Monday, June 01, 2009

Solitaire


I made a couple of wrong moves yesterday -- smoked a cigarette and ate pizza.

The cigarette I found while going through mom's stuff. It was by itself in one of those little boxes of four the dope merchant corporations used to pay people to hand out free on the street. Try this one, and you too will soon be hooked. God knows how old it was.

And it was horrible. There were scented matches or something carrying a scent in the shoebox where I found it, and it tasted like soap. Still, I smoked it to the end, then eight hours or so later, in the late afternoon felt a particular pain in the lungs that is always caused by cigarette smoke, and never anything else.

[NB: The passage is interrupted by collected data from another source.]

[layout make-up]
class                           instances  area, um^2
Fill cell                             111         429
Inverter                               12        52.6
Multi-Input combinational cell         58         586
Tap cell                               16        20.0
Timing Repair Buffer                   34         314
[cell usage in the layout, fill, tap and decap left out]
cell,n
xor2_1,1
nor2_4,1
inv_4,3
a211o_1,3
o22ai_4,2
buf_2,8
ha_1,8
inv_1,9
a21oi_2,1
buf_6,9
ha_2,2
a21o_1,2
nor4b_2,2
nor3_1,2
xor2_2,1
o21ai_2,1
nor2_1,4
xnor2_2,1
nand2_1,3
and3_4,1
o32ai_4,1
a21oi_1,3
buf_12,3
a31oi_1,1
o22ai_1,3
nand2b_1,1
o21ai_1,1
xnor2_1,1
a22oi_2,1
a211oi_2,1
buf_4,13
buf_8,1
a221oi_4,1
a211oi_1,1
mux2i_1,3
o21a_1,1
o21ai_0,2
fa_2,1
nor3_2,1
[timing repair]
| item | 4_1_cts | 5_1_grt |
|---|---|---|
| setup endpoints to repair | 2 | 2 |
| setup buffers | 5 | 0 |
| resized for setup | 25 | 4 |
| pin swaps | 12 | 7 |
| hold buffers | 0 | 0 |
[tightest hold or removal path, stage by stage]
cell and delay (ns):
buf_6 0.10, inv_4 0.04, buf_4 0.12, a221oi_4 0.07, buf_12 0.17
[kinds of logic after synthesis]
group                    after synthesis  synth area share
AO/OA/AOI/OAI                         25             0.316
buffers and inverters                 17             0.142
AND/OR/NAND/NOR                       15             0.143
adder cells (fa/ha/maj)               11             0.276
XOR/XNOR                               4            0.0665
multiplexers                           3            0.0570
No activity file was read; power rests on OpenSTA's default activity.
<file path="src/rtl/trg_pkg.sv">
package trg_pkg;

    typedef enum logic {
        TRG_SRC_THRESH = 1'b0,
        TRG_SRC_EXT    = 1'b1
    } trg_src_e;

    typedef enum logic {
        TRG_EDGE_RISE = 1'b0,
        TRG_EDGE_FALL = 1'b1
    } trg_edge_e;

    typedef struct packed {
        logic over_raw;
        logic over_filt;
        logic fire;
    } trg_diag_t;

    function automatic logic edge_hit(input logic now, input logic prev, input trg_edge_e pol);
        return (pol == TRG_EDGE_FALL) ? (!now && prev) : (now && !prev);
    endfunction

    function automatic logic [15:0] flag_word(input logic flag);
        return {15'd0, flag};
    endfunction

endpackage

</file>
<file path="src/rtl/trg_sync.sv">
module trg_sync #(
    parameter int STAGES = 2
) (
    input  logic clk,
    input  logic rst,
    input  logic async_i,
    output logic sync_o
);
    logic [STAGES-1:0] chain_q;

    generate
        for (genvar s = 0; s < STAGES; s++) begin : g_stage
            if (s == 0) begin : g_first
                always_ff @(posedge clk) begin
                    if (rst) chain_q[0] <= 1'b0;
                    else     chain_q[0] <= async_i;
                end
            end else begin : g_next
                always_ff @(posedge clk) begin
                    if (rst) chain_q[s] <= 1'b0;
                    else     chain_q[s] <= chain_q[s-1];
                end
            end
        end
    endgenerate

    assign sync_o = chain_q[STAGES-1];
endmodule

</file>
<file path="src/rtl/trg_glitch.sv">
module trg_glitch #(
    parameter int LEN_W = 8
) (
    input  logic             clk,
    input  logic             rst,
    input  logic [LEN_W-1:0] len_i,
    input  logic             raw_i,
    output logic             filt_o
);
    logic [LEN_W-1:0] run_q;
    logic             held_q;
    logic [LEN_W:0]   run_nxt;

    assign run_nxt = {1'b0, run_q} + 1'b1;

    always_ff @(posedge clk) begin
        if (rst) begin
            run_q  <= '0;
            held_q <= 1'b0;
        end else if (len_i == '0) begin
            run_q  <= '0;
            held_q <= raw_i;
        end else if (raw_i == held_q) begin
            run_q  <= '0;
        end else if (run_nxt >= {1'b0, len_i}) begin
            run_q  <= '0;
            held_q <= raw_i;
        end else begin
            run_q  <= run_nxt[LEN_W-1:0];
        end
    end

    assign filt_o = (len_i == '0) ? raw_i : held_q;

    // a fresh disagreement cannot flip the held level when length exceeds one
    p_persist_r5: assert property (@(posedge clk) disable iff (rst)
        (len_i > 1 && raw_i != held_q && run_q == '0) |=> (held_q == $past(held_q)));
endmodule

</file>
<file path="src/rtl/trg_edge.sv">
module trg_edge
    import trg_pkg::*;
(
    input  logic      clk,
    input  logic      rst,
    input  logic      lvl_i,
    input  trg_edge_e pol_i,
    output logic      hit_o
);
    logic prev_q;

    always_ff @(posedge clk) begin
        if (rst) prev_q <= 1'b0;
        else     prev_q <= lvl_i;
    end

    assign hit_o = edge_hit(lvl_i, prev_q, pol_i);

    // with polarity unchanged a hit is never followed by another hit
    p_one_hit_r11: assert property (@(posedge clk) disable iff (rst)
        hit_o |=> (!hit_o || pol_i != $past(pol_i)));
endmodule

</file>
<file path="src/rtl/trig_unit.sv">
module trig_unit
    import trg_pkg::*;
#(
    parameter int DATA_W   = 16,
    parameter int NUM_CH   = 4,
    parameter int LEN_W    = 8,
    parameter int SYNC_LEN = 2,
    localparam int SEL_W   = $clog2(NUM_CH),
    localparam int BUS_W   = DATA_W * NUM_CH
) (
    input  logic             clk,
    input  logic             rst,
    input  logic [BUS_W-1:0] ch_data_i,
    input  logic             ext_trig_i,
    input  logic             src_ext_i,
    input  logic             edge_fall_i,
    input  logic [SEL_W-1:0] src_chan_i,
    input  logic [DATA_W-1:0] thresh_i,
    input  logic [LEN_W-1:0] filt_len_i,
    input  logic             diag_en_i,
    input  logic             sw_trig_i,
    output logic             trig_o,
    output logic [BUS_W-1:0] ch_data_o
);
    trg_src_e  src;
    trg_edge_e pol;
    assign src = trg_src_e'(src_ext_i);
    assign pol = trg_edge_e'(edge_fall_i);

    logic signed [DATA_W-1:0] pick;
    logic      over_q;
    logic      ext_s;
    logic      lvl;
    logic      hw_hit;
    logic      fire_nxt;
    trg_diag_t diag;

    assign pick = $signed(ch_data_i[src_chan_i*DATA_W +: DATA_W]);

    always_ff @(posedge clk) begin
        if (rst) over_q <= 1'b0;
        else     over_q <= pick > $signed(thresh_i);
    end

    trg_sync #(.STAGES(SYNC_LEN)) u_sync (
        .clk(clk), .rst(rst), .async_i(ext_trig_i), .sync_o(ext_s)
    );

    trg_glitch #(.LEN_W(LEN_W)) u_glitch (
        .clk(clk), .rst(rst), .len_i(filt_len_i), .raw_i(over_q), .filt_o(diag.over_filt)
    );

    assign diag.over_raw = over_q;
    assign lvl = (src == TRG_SRC_EXT) ? ext_s : diag.over_filt;

    trg_edge u_edge (
        .clk(clk), .rst(rst), .lvl_i(lvl), .pol_i(pol), .hit_o(hw_hit)
    );

    assign fire_nxt  = hw_hit | sw_trig_i;
    assign diag.fire = fire_nxt;

    always_ff @(posedge clk) begin
        if (rst) trig_o <= 1'b0;
        else     trig_o <= fire_nxt;
    end

    generate
        for (genvar c = 0; c < NUM_CH; c++) begin : g_ch
            logic [DATA_W-1:0] word;
            always_comb begin
                word = ch_data_i[c*DATA_W +: DATA_W];
                if (diag_en_i) begin
                    if (c == 1) word = DATA_W'(flag_word(diag.over_raw));
                    if (c == 2) word = DATA_W'(flag_word(diag.over_filt));
                    if (c == 3) word = DATA_W'(flag_word(diag.fire));
                end
            end
            always_ff @(posedge clk) begin
                if (rst) ch_data_o[c*DATA_W +: DATA_W] <= '0;
                else     ch_data_o[c*DATA_W +: DATA_W] <= word;
            end
        end
    endgenerate

    // a software strobe always shows on the trigger next cycle
    p_sw_fire_r8: assert property (@(posedge clk) disable iff (rst)
        sw_trig_i |=> trig_o);

    // in diagnostic mode the fourth channel mirrors the trigger output
    p_diag_ch4_r9: assert property (@(posedge clk) disable iff (rst)
        $past(diag_en_i) |-> (ch_data_o[3*DATA_W +: DATA_W] == DATA_W'(trig_o)));

    // reset clears the outputs on the following edge
    p_reset_clear_r10: assert property (@(posedge clk)
        rst |=> (!trig_o && ch_data_o == '0));
endmodule

</file>
<file path="src/rtl/vfd_pkg.sv">
package vfd_pkg;

  // Field codes for the configuration write port.
  typedef enum logic [2:0] {
    FLD_BASE   = 3'd0,
    FLD_SIZE   = 3'd1,
    FLD_COUNT  = 3'd2,
    FLD_OFFSET = 3'd3,
    FLD_STRIDE = 3'd4,
    FLD_CTRL   = 3'd5,
    FLD_ERRCLR = 3'd6,
    FLD_NONE   = 3'd7
  } cfg_field_e;

endpackage

</file>
<file path="src/rtl/vfd_rst_sync.sv">
module vfd_rst_sync (
  input  logic clk,
  input  logic rst_n,
  output logic rst_n_sync
);

  logic [1:0] sync_q;

  // Reset enters at once and leaves two clock edges later.
  always_ff @(posedge clk or negedge rst_n) begin
    if (!rst_n) sync_q <= 2'b00;
    else        sync_q <= {sync_q[0], 1'b1};
  end

  assign rst_n_sync = sync_q[1];

endmodule

</file>
<file path="src/rtl/vfd_cfg_regs.sv">
module vfd_cfg_regs
  import vfd_pkg::*;
#(
  parameter int ADDR_W    = 32,
  parameter int VF_W      = 8,
  parameter int RID_W     = 16,
  parameter int SZ_W      = 5,
  parameter int TOTAL_VFS = 16
) (
  input  logic              clk,
  input  logic              rst_n,
  input  logic              we,
  input  logic [2:0]        sel,
  input  logic [ADDR_W-1:0] wdata,
  output logic [ADDR_W-1:0] base_o,
  output logic [SZ_W-1:0]   sz_log2_o,
  output logic [VF_W-1:0]   num_vfs_o,
  output logic [RID_W-1:0]  first_off_o,
  output logic [RID_W-1:0]  stride_o,
  output logic              vf_en_o,
  output logic              cnt_err_o
);

  localparam logic [ADDR_W-1:0] TOTAL_W = ADDR_W'(TOTAL_VFS);

  cfg_field_e fld;
  assign fld = cfg_field_e'(sel);

  logic [ADDR_W-1:0] base_q, base_d;
  logic [SZ_W-1:0]   sz_q, sz_d;
  logic [VF_W-1:0]   num_q, num_d;
  logic [RID_W-1:0]  off_q, off_d;
  logic [RID_W-1:0]  str_q, str_d;
  logic              en_q, en_d;
  logic              err_q, err_d;
  logic              cnt_wr, cnt_reject;

  assign cnt_wr     = we && (fld == FLD_COUNT);
  // A nonzero count may not replace another nonzero count, and no count may pass the maximum.
  assign cnt_reject = (wdata > TOTAL_W) ||
                      ((num_q != '0) && (wdata != '0));

  always_comb begin
    base_d = base_q;
    sz_d   = sz_q;
    num_d  = num_q;
    off_d  = off_q;
    str_d  = str_q;
    en_d   = en_q;
    err_d  = err_q;
    if (we) begin
      unique case (fld)
        FLD_BASE:   base_d = wdata;
        FLD_SIZE:   sz_d   = wdata[SZ_W-1:0];
        FLD_COUNT: begin
          if (cnt_reject) err_d = 1'b1;
          else            num_d = wdata[VF_W-1:0];
        end
        FLD_OFFSET: off_d  = wdata[RID_W-1:0];
        FLD_STRIDE: str_d  = wdata[RID_W-1:0];
        FLD_CTRL:   en_d   = wdata[0];
        FLD_ERRCLR: if (wdata[0]) err_d = 1'b0;
        default: ;
      endcase
    end
  end

  always_ff @(posedge clk or negedge rst_n) begin
    if (!rst_n) begin
      base_q <= '0;
      sz_q   <= '0;
      num_q  <= '0;
      off_q  <= '0;
      str_q  <= '0;
      en_q   <= 1'b0;
      err_q  <= 1'b0;
    end else begin
      base_q <= base_d;
      sz_q   <= sz_d;
      num_q  <= num_d;
      off_q  <= off_d;
      str_q  <= str_d;
      en_q   <= en_d;
      err_q  <= err_d;
    end
  end

  assign base_o      = base_q;
  assign sz_log2_o   = sz_q;
  assign num_vfs_o   = num_q;
  assign first_off_o = off_q;
  assign stride_o    = str_q;
  assign vf_en_o     = en_q;
  assign cnt_err_o   = err_q;

  // a nonzero count written over a nonzero count leaves the count alone and flags the error.
  a_r5_keep_count: assert property (@(posedge clk) disable iff (!rst_n)
    (we && sel == 3'd2 && num_q != '0 && wdata != '0) |=> ($stable(num_q) && err_q));

  // the stored count never goes above the maximum.
  a_r6_count_bound: assert property (@(posedge clk) disable iff (!rst_n)
    ({{(ADDR_W-VF_W){1'b0}}, num_q} <= TOTAL_W));

  // writing bit 0 set to the clear field drops the error flag.
  a_r7_err_clear: assert property (@(posedge clk) disable iff (!rst_n)
    (we && sel == 3'd6 && wdata[0]) |=> !err_q);

endmodule

</file>
<file path="src/rtl/vfd_decode.sv">
module vfd_decode #(
  parameter int ADDR_W = 32,
  parameter int VF_W   = 8,
  parameter int RID_W  = 16,
  parameter int SZ_W   = 5
) (
  input  logic              req_vld,
  input  logic [ADDR_W-1:0] req_addr,
  input  logic [ADDR_W-1:0] base,
  input  logic [SZ_W-1:0]   sz_log2,
  input  logic [VF_W-1:0]   num_vfs,
  input  logic [RID_W-1:0]  first_off,
  input  logic [RID_W-1:0]  stride,
  input  logic              vf_en,
  input  logic              ari_en,
  input  logic [RID_W-1:0]  pf_rid,
  output logic              hit,
  output logic [VF_W-1:0]   vf_num,
  output logic [ADDR_W-1:0] vf_off,
  output logic [RID_W-1:0]  vf_rid
);

  // Wide enough for pf function bits + offset + index * stride without wrap.
  localparam int FN_W = RID_W + VF_W + 2;
  localparam logic [FN_W-1:0] LEGACY_MAX_FN = FN_W'(7);

  logic [ADDR_W-1:0] diff, idx_full, slice_mask;
  logic              below_base, in_range, ari_ok;
  logic [FN_W-1:0]   step, fn_wide, rid_wide;

  always_comb begin
    below_base = req_addr < base;
    diff       = req_addr - base;
    idx_full   = diff >> sz_log2;
    slice_mask = (ADDR_W'(1) << sz_log2) - ADDR_W'(1);
    in_range   = !below_base && (idx_full < ADDR_W'(num_vfs));

    step     = FN_W'(idx_full[VF_W-1:0]) * FN_W'(stride);
    fn_wide  = FN_W'(pf_rid[2:0]) + FN_W'(first_off) + step;
    rid_wide = FN_W'(pf_rid) + FN_W'(first_off) + step;
    ari_ok   = ari_en || (fn_wide <= LEGACY_MAX_FN);

    hit    = req_vld && vf_en && in_range && ari_ok;
    vf_num = hit ? idx_full[VF_W-1:0] : '0;
    vf_off = hit ? (diff & slice_mask) : '0;
    vf_rid = hit ? rid_wide[RID_W-1:0] : '0;
  end

endmodule

</file>
<file path="src/rtl/vf_bar_decoder.sv">
module vf_bar_decoder #(
  parameter int ADDR_W      = 32,
  parameter int VF_W        = 8,
  parameter int RID_W       = 16,
  parameter int SZ_W        = 5,
  parameter int TOTAL_VFS   = 16,
  parameter int INITIAL_VFS = 8
) (
  input  logic              clk,
  input  logic              rst_n,
  input  logic              cfg_we,
  input  logic [2:0]        cfg_sel,
  input  logic [ADDR_W-1:0] cfg_wdata,
  input  logic              ari_en,
  input  logic [RID_W-1:0]  pf_rid,
  input  logic              req_vld,
  input  logic [ADDR_W-1:0] req_addr,
  output logic              hit_o,
  output logic [VF_W-1:0]   vf_num_o,
  output logic [ADDR_W-1:0] vf_off_o,
  output logic [RID_W-1:0]  vf_rid_o,
  output logic              cnt_err_o,
  output logic [VF_W-1:0]   total_vfs_o,
  output logic [VF_W-1:0]   initial_vfs_o
);

  logic              rst_n_i;
  logic [ADDR_W-1:0] base;
  logic [SZ_W-1:0]   sz_log2;
  logic [VF_W-1:0]   num_vfs;
  logic [RID_W-1:0]  first_off, stride;
  logic              vf_en;
  logic              dec_hit;
  logic [VF_W-1:0]   dec_vf;
  logic [ADDR_W-1:0] dec_off;
  logic [RID_W-1:0]  dec_rid;

  vfd_rst_sync u_rst (
    .clk        (clk),
    .rst_n      (rst_n),
    .rst_n_sync (rst_n_i)
  );

  vfd_cfg_regs #(
    .ADDR_W(ADDR_W), .VF_W(VF_W), .RID_W(RID_W), .SZ_W(SZ_W), .TOTAL_VFS(TOTAL_VFS)
  ) u_cfg (
    .clk         (clk),
    .rst_n       (rst_n_i),
    .we          (cfg_we),
    .sel         (cfg_sel),
    .wdata       (cfg_wdata),
    .base_o      (base),
    .sz_log2_o   (sz_log2),
    .num_vfs_o   (num_vfs),
    .first_off_o (first_off),
    .stride_o    (stride),
    .vf_en_o     (vf_en),
    .cnt_err_o   (cnt_err_o)
  );

  vfd_decode #(
    .ADDR_W(ADDR_W), .VF_W(VF_W), .RID_W(RID_W), .SZ_W(SZ_W)
  ) u_dec (
    .req_vld   (req_vld),
    .req_addr  (req_addr),
    .base      (base),
    .sz_log2   (sz_log2),
    .num_vfs   (num_vfs),
    .first_off (first_off),
    .stride    (stride),
    .vf_en     (vf_en),
    .ari_en    (ari_en),
    .pf_rid    (pf_rid),
    .hit       (dec_hit),
    .vf_num    (dec_vf),
    .vf_off    (dec_off),
    .vf_rid    (dec_rid)
  );

  // Output stage: the register always loads, so its enable is tied high.
  logic              out_ce;
  logic              hit_q;
  logic [VF_W-1:0]   vf_q;
  logic [ADDR_W-1:0] off_q;
  logic [RID_W-1:0]  rid_q;

  assign out_ce = 1'b1;

  always_ff @(posedge clk or negedge rst_n_i) begin
    if (!rst_n_i) begin
      hit_q <= 1'b0;
      vf_q  <= '0;
      off_q <= '0;
      rid_q <= '0;
    end else if (out_ce) begin
      hit_q <= dec_hit;
      vf_q  <= dec_vf;
      off_q <= dec_off;
      rid_q <= dec_rid;
    end
  end

  assign hit_o         = hit_q;
  assign vf_num_o      = vf_q;
  assign vf_off_o      = off_q;
  assign vf_rid_o      = rid_q;
  assign total_vfs_o   = VF_W'(TOTAL_VFS);
  assign initial_vfs_o = VF_W'(INITIAL_VFS);

  // a miss shows zeros on every decode output.
  a_r11_miss_zero: assert property (@(posedge clk) disable iff (!rst_n_i)
    !hit_o |-> (vf_num_o == '0 && vf_off_o == '0 && vf_rid_o == '0));

  // the reported index was below the count that was active when the request was sampled.
  a_r8_vf_below_count: assert property (@(posedge clk) disable iff (!rst_n_i)
    hit_o |-> (vf_num_o < $past(num_vfs)));

  // without a valid request in the previous cycle, nothing hits.
  a_r9_no_req_no_hit: assert property (@(posedge clk) disable iff (!rst_n_i)
    !$past(req_vld) |-> !hit_o);

  // with the capability disabled in the previous cycle, nothing hits.
  a_r9_disabled_no_hit: assert property (@(posedge clk) disable iff (!rst_n_i)
    !$past(vf_en) |-> !hit_o);

endmodule

</file>
$ cat src/rtl/csk_adder3.sv
// Module csk_adder3
// Three-group carry-skip adder. The low and high groups ripple; the middle group
// ripples internally and carries a skip multiplexer on its carry-out. The
// group sizes must sum to WIDTH; this is checked at elaboration.
module csk_adder3 #(
    parameter int WIDTH   = 16,
    parameter int LO_W    = csk_pkg::lo_default(WIDTH),
    parameter int MID_W   = csk_pkg::mid_default(WIDTH),
    parameter int HI_W    = WIDTH - LO_W - MID_W,
    parameter bit OUT_REG = 1'b1
) (
    input  logic             clk,
    input  logic             rst_n,
    input  logic [WIDTH-1:0] a_i,
    input  logic [WIDTH-1:0] b_i,
    input  logic             cin_i,
    output logic [WIDTH-1:0] sum_o,
    output logic             cout_o
);
    localparam int MID_LSB = LO_W;
    localparam int HI_LSB  = LO_W + MID_W;
    localparam int RES_W   = WIDTH + 1;

    // Elaboration check on the group split.
    generate
        if (LO_W + MID_W + HI_W != WIDTH || LO_W < 1 || MID_W < 1 || HI_W < 1) begin : g_bad_split
            $error("csk_adder3: group sizes do not form a valid split of WIDTH");
        end
    endgenerate

    logic [LO_W-1:0]  lo_sum;
    logic [MID_W-1:0] mid_sum;
    logic [HI_W-1:0]  hi_sum;
    logic             lo_cout;
    logic             mid_cout;
    logic             mid_prop;
    logic             hi_cout;
    logic [RES_W-1:0] result;
    logic [RES_W-1:0] result_q;

    // Low group: plain ripple chain fed by the adder carry-in.
    csk_ripple_group #(.GW(LO_W)) u_lo (
        .a_i   (a_i[LO_W-1:0]),
        .b_i   (b_i[LO_W-1:0]),
        .cin_i (cin_i),
        .sum_o (lo_sum),
        .cout_o(lo_cout)
    );

    // Middle group: ripple chain with a skip multiplexer on its carry-out.
    csk_skip_group #(.GW(MID_W)) u_mid (
        .a_i   (a_i[MID_LSB +: MID_W]),
        .b_i   (b_i[MID_LSB +: MID_W]),
        .cin_i (lo_cout),
        .sum_o (mid_sum),
        .cout_o(mid_cout),
        .prop_o(mid_prop)
    );

    // High group: plain ripple chain fed by the skip multiplexer.
    csk_ripple_group #(.GW(HI_W)) u_hi (
        .a_i   (a_i[HI_LSB +: HI_W]),
        .b_i   (b_i[HI_LSB +: HI_W]),
        .cin_i (mid_cout),
        .sum_o (hi_sum),
        .cout_o(hi_cout)
    );

    // Assemble carry-out and sum into one result word.
    assign result = {hi_cout, hi_sum, mid_sum, lo_sum};

    // Optional register stage on the result.
    csk_out_stage #(.DW(RES_W), .OUT_REG(OUT_REG)) u_out (
        .clk  (clk),
        .rst_n(rst_n),
        .d_i  (result),
        .q_o  (result_q)
    );

    assign sum_o  = result_q[WIDTH-1:0];
    assign cout_o = result_q[WIDTH];

endmodule

$ cat config.mk
export PLATFORM = sky130hd
export DESIGN_NAME = csk_adder3
export DESIGN_NICKNAME = d
export VERILOG_FILES = /design/src/rtl/csk_pkg.sv /design/src/rtl/csk_ripple_group.sv /design/src/rtl/csk_skip_group.sv /design/src/rtl/csk_out_stage.sv /design/src/rtl/csk_adder3.sv
export SDC_FILE = /design/constraint.sdc
export NUM_CORES = 1
export LEC_CHECK = 0
export ABC_AREA = 1
export BUFFER_PORTS_ARGS = -buffer_cell sky130_fd_sc_hd__buf_2
export CORE_UTILIZATION = 35
export CTS_CLUSTER_DIAMETER = 120
export CTS_CLUSTER_SIZE = 14
export DETAILED_ROUTE_END_ITERATION = 7
export PLACE_DENSITY = 0.74
export SYNTH_ARGS = -nofsm -noshare
export SYNTH_HDL_FRONTEND = slang
export SYNTH_SLANG_ARGS = --single-unit
$ cat constraint.sdc
create_clock -name clk -period 7.3 [get_ports clk]
set_input_delay 1.095 -clock clk [delete_from_list [all_inputs] [get_ports clk]]
set_output_delay 1.095 -clock clk [all_outputs]
set_load 0.1 [all_outputs]
$ cat src/rtl/wdog_pkg.sv
package wdog_pkg;
    // register byte offsets
    localparam int OFF_MODE = 'h00;
    localparam int OFF_TC   = 'h04;
    localparam int OFF_FEED = 'h08;
    localparam int OFF_CNT  = 'h0C;
    localparam int OFF_WARN = 'h14;
    localparam int OFF_WIN  = 'h18;

    // mode register bit positions
    localparam int MB_EN   = 0;
    localparam int MB_RST  = 1;
    localparam int MB_TOF  = 2;
    localparam int MB_WINT = 3;

    // feed pair
    localparam int FEED_KEY1 = 'hAA;
    localparam int FEED_KEY2 = 'h55;

    typedef enum logic {
        FEED_IDLE,
        FEED_ARMED
    } feed_st_e;
endpackage

$ cat src/rtl/wdog_feed_fsm.sv
module wdog_feed_fsm
    import wdog_pkg::*;
#(
    parameter int DATA_W = 32
) (
    input  logic              clk,
    input  logic              rst_n,
    input  logic              feed_wr,
    input  logic [DATA_W-1:0] feed_data,
    output logic              pair_done,
    output logic              pair_bad
);
    localparam logic [DATA_W-1:0] KEY1 = DATA_W'(FEED_KEY1);
    localparam logic [DATA_W-1:0] KEY2 = DATA_W'(FEED_KEY2);

    feed_st_e st_q, st_d;

    // state register
    always_ff @(posedge clk or negedge rst_n) begin
        if (!rst_n) st_q <= FEED_IDLE;
        else        st_q <= st_d;
    end

    // next state: arm, complete, break, stray
    always_comb begin
        st_d = st_q;
        if (feed_wr) begin
            unique case (st_q)
                FEED_IDLE:  st_d = (feed_data == KEY1) ? FEED_ARMED : FEED_IDLE;
                FEED_ARMED: st_d = FEED_IDLE;
                default:    st_d = FEED_IDLE;
            endcase
        end
    end

    // outputs
    always_comb begin
        pair_done = 1'b0;
        pair_bad  = 1'b0;
        if (feed_wr) begin
            unique case (st_q)
                FEED_IDLE:  pair_bad = (feed_data != KEY1);
                FEED_ARMED: begin
                    pair_done = (feed_data == KEY2);
                    pair_bad  = (feed_data != KEY2);
                end
                default: pair_bad = 1'b1;
            endcase
        end
    end
endmodule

Later on, in the evening, I didn't feel like cooking, so I ordered up a small vegetarian pizza and drove the 20-mile round trip required to get it home. It was a beautiful day and I didn't mind. Got it home and it tasted great. But I woke up this morning feeling like a B-1 bomber with a big load of bombs.

These were both good wake-up calls. There's no "up side" left in smoking; it's all a downer. And I've been slipping in my diet, eating a little too much meat, cheese, etc., and not enough rice and vegetables.

The way we feel, day-to-day and minute-to-minute depends on a few fundamentals -- exercise, adequate rest, and what we put into our bodies. I've reached the point now where I can feel the effects of bad decisions immediately, and take corrective steps.

I've been concentrating for the past year on the physical and vital function (i.e., digestion, respiration, etc.) aspects of life -- the annamaya and the pranamaya -- and now I'm ready to incorporate attention to the manomaya -- the intellectual existence -- and will begin to learn to train thought itself. That's the plan, anyway, and I have the right instructor.

I've grown used to the solitary life and come to actually prefer it. It's perfect for the intense self-exploration I'm doing right now.

This may all sound very self-centered, but what I'm learning is going to be applied to service to others in the not-too-distant future.

On a side note, I started taking a nutritional supplement, L-Dopa, as a remedy for Parkinson's disease three days ago. It's an extract of the tropical legume mucusa pruriens, or velvet bean, which has been used in India to treat the disease for over 4,000 years. So far I've noticed some modest improvement in the symptoms, and I'm hoping for more.

Photograph, "The Buddha Watches," by Dave Brice.